▸ Supplied records
From an optimization exercise on the open Yosys and OpenROAD flow, aimed at small area and a short achievable clock period; shortcuts taken in it are not production practice.
Where RTL was checked, it was by simulation tests only, not by an equivalence proof against the original.
The RTL of run 3 was laid out without a check of its function.
Power figures rest on the tool's default switching activity, not on a simulated workload.

==> flow/design.v <==
`timescale 1ns / 1ps
module processor_top (
    input wire clk,
    input wire resetn,
    input wire [15:0] instruction_input,
    input wire mem_write,
    output wire [15:0] PC_out
);
    integer i;
    function [14:0] encode(input [15:0] ins);
        reg [2:0] cls;
        reg [3:0] sub;
        begin
            case (ins[15:12])
                4'b0101: cls = 3'b000;
                4'b0001: cls = 3'b001;
                4'b0010: cls = 3'b010;
                4'b0011: cls = 3'b011;
                4'b1001: cls = 3'b100;
                4'b1101: cls = 3'b101;
                4'b1111: cls = 3'b110;
                default: cls = 3'b111;
            endcase
            case (ins[15:12])
                4'b0000:
                    case (ins[7:4])
                        4'b0101: sub = 4'b0000;
                        4'b1001: sub = 4'b0001;
                        4'b0001: sub = 4'b0010;
                        4'b0011: sub = 4'b0100;
                        4'b1101: sub = 4'b0101;
                        4'b1011: sub = 4'b1110;
                        default: sub = 4'b0011;
                    endcase
                4'b1000:
                    case (ins[7:4])
                        4'b0000: sub = 4'b0111;
                        4'b0001: sub = 4'b1000;
                        default: sub = 4'b0110;
                    endcase
                4'b0100:
                    case (ins[7:4])
                        4'b0000: sub = 4'b1001;
                        4'b0100: sub = 4'b1010;
                        4'b1000: sub = 4'b1011;
                        4'b1100: sub = 4'b1100;
                        default: sub = 4'b1110;
                    endcase
                4'b1100: sub = 4'b1101;
                default: sub = 4'b1110;
            endcase
            encode = {cls, ins[11:8], (cls == 3'b111) ? sub : ins[7:4], ins[3:0]};
        end
    endfunction
    reg st_e, st_w;                  
    wire st_f = ~st_e & ~st_w;
    always @(posedge clk or negedge resetn) begin
        if (!resetn) begin
            st_e <= 1'b0;
            st_w <= 1'b0;
        end else begin
            st_e <= st_f;
            st_w <= st_e;
        end
    end
    reg  [15:0] pc;
    wire [15:0] pc_next;
    wire        pc_en;
    always @(posedge clk or negedge resetn) begin
        if (!resetn)
            pc <= 16'd0;
        else if (pc_en)
            pc <= pc_next;
    end
    assign PC_out = pc;
    reg [14:0] imem [0:31];
    reg [4:0]  ra;
    wire [14:0] wenc = encode(instruction_input);
    always @(posedge clk) begin
        for (i = 0; i < 32; i = i + 1)
            if (mem_write && pc[4:0] == i)
                imem[i] <= wenc;
    end
    always @(posedge clk or negedge resetn) begin
        if (!resetn)
            ra <= 5'd0;
        else
            ra <= pc[4:0];
    end
    reg [14:0] imem_q;
    always @(*) begin
        imem_q = 15'd0;
        for (i = 0; i < 32; i = i + 1)
            imem_q = imem_q | ({15{ra == i}} & imem[i]);
    end
    reg  [14:0] ir;
    always @(posedge clk) begin
        if (st_f)
            ir <= imem_q;
    end
    wire [2:0] cls = ir[14:12];
    wire [3:0] sop = ir[7:4];
    wire [3:0] rd  = ir[11:8];
    wire [3:0] rs  = ir[3:0];
    wire       oth = (cls == 3'b111);
    wire is_sub  = (cls == 3'b100) | (oth & sop == 4'b0001);
    wire is_sext = (cls == 3'b000) | (cls == 3'b100);
    wire is_lui  = (cls == 3'b110);
    wire is_lshi = oth & (sop == 4'b0111 | sop == 4'b1000);
    wire c_sum   = (cls == 3'b000) | (cls == 3'b100) | (oth & (sop == 4'b0000 | sop == 4'b0001));
    wire c_and   = (cls == 3'b001) | (oth & sop == 4'b0010);
    wire c_or    = (cls == 3'b010) | (oth & sop == 4'b0011);
    wire c_xor   = (cls == 3'b011) | (oth & sop == 4'b0100);
    wire c_pass  = (cls == 3'b101) | is_lui | (oth & sop == 4'b0101);
    wire c_sh    = oth & (sop == 4'b0110 | sop == 4'b0111 | sop == 4'b1000);
    wire c_ld    = oth & (sop == 4'b1001);
    wire wen     = c_sum | c_and | c_xor | c_pass | c_sh | c_ld | c_or;
    reg [15:0] rf [0:15];
    reg [15:0] rv;
    wire [15:0] wd;
    reg         wen_q, wr_q;
    reg  [15:0] res_q;
    always @(posedge clk or negedge resetn) begin
        if (!resetn) begin
            wen_q <= 1'b0;
            wr_q  <= 1'b0;
        end else begin
            wen_q <= st_e & wen;
            wr_q  <= wen_q;
        end
    end
    always @(posedge clk) begin
        res_q <= wd;
    end
    wire        rf_we = wr_q;
    always @(posedge clk) begin
        for (i = 0; i < 16; i = i + 1)
            if (rf_we && rd == i)
                rf[i] <= res_q;
    end
    always @(posedge clk or negedge resetn) begin
        if (!resetn)
            rv <= 16'd0;
        else
            for (i = 0; i < 16; i = i + 1)
                if (rf_we && rd == i)
                    rv[i] <= 1'b1;
    end
    reg [15:0] rdat_d, rdat_s;
    always @(*) begin
        rdat_d = 16'd0;
        rdat_s = 16'd0;
        for (i = 0; i < 16; i = i + 1) begin
            rdat_d = rdat_d | ({16{rd == i && rv[i]}} & rf[i]);
            rdat_s = rdat_s | ({16{rs == i && rv[i]}} & rf[i]);
        end
    end
    reg [15:0] A, B;
    reg        sub_q;                
    wire [15:0] yimm = is_lui  ? {ir[7:0], 8'h00} :
                       is_lshi ? {11'd0, sop[3], ir[3:0]} :
                                 {{8{is_sext & ir[7]}}, ir[7:0]};
    wire        use_imm = ~oth | is_lshi;
    wire [15:0] y = use_imm ? yimm : rdat_s;
    always @(posedge clk) begin
        A <= rdat_d;
        B <= is_sub ? ~y : y;
        sub_q <= is_sub;
    end
    reg [15:0] dmem [0:31];
    reg        sp;                   
    always @(posedge clk) begin
        sp <= st_e & oth & (sop == 4'b1010);
        for (i = 0; i < 32; i = i + 1)
            if (sp && B[4:0] == i)
                dmem[i] <= A;
    end
    reg [15:0] mdata;
    always @(*) begin
        mdata = 16'd0;
        for (i = 0; i < 32; i = i + 1)
            mdata = mdata | ({16{B[4:0] == i}} & dmem[i]);
    end
    wire z = ~|(A | B);
    reg  taken;
    always @(*) begin
        case (rd)
            4'd0, 4'd13: taken = z;
            4'd1, 4'd12: taken = ~z;
            4'd3, 4'd5, 4'd7, 4'd9, 4'd10, 4'd14: taken = 1'b1;
            default: taken = 1'b0;
        endcase
    end
    wire is_jal = oth & (sop == 4'b1011);
    wire is_jc  = oth & (sop == 4'b1100);
    wire is_bc  = oth & (sop == 4'b1101);
    wire jump   = is_jal | (is_jc & taken);
    wire inc    = ~(is_bc & taken) | ir[0];
    wire [15:0] pc_inc = pc + 16'd1;
    assign pc_en   = st_w & (jump | inc);
    assign pc_next = jump ? B : pc_inc;
    wire [16:0] sum1 = {A, 1'b1} + {B, sub_q};
    wire [15:0] sum  = sum1[16:1];
    wire [15:0] rot0 = B[0] ? {A[14:0],    A[15]}    : A;
    wire [15:0] rot1 = B[1] ? {rot0[13:0], rot0[15:14]} : rot0;
    wire [15:0] rot2 = B[2] ? {rot1[11:0], rot1[15:12]} : rot1;
    wire [15:0] rot3 = B[3] ? {rot2[7:0],  rot2[15:8]}  : rot2;
    reg  [15:0] shv;
    always @(*) begin
        for (i = 0; i < 16; i = i + 1)
            shv[i] = rot3[i] & (B[4] ^ (i >= B[3:0]));
    end
    assign wd = ({16{c_sum}}  & sum)      |
                ({16{c_and}}  & (A & B))  |
                ({16{c_or}}   & (A | B))  |
                ({16{c_xor}}  & (A ^ B))  |
                ({16{c_pass}} & B)        |
                ({16{c_sh}}   & shv)        |
                ({16{c_ld}}   & mdata);
endmodule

▸ Directions
Your answer should consist only of the lines above between the line holding "default: sub = 4'b0110;" and the line holding "4'b1100: sub = 4'b1100;", inclusive, each transcribed exactly.

▸ Exercise answer
                        default: sub = 4'b0110;
                    endcase
                4'b0100:
                    case (ins[7:4])
                        4'b0000: sub = 4'b1001;
                        4'b0100: sub = 4'b1010;
                        4'b1000: sub = 4'b1011;
                        4'b1100: sub = 4'b1100;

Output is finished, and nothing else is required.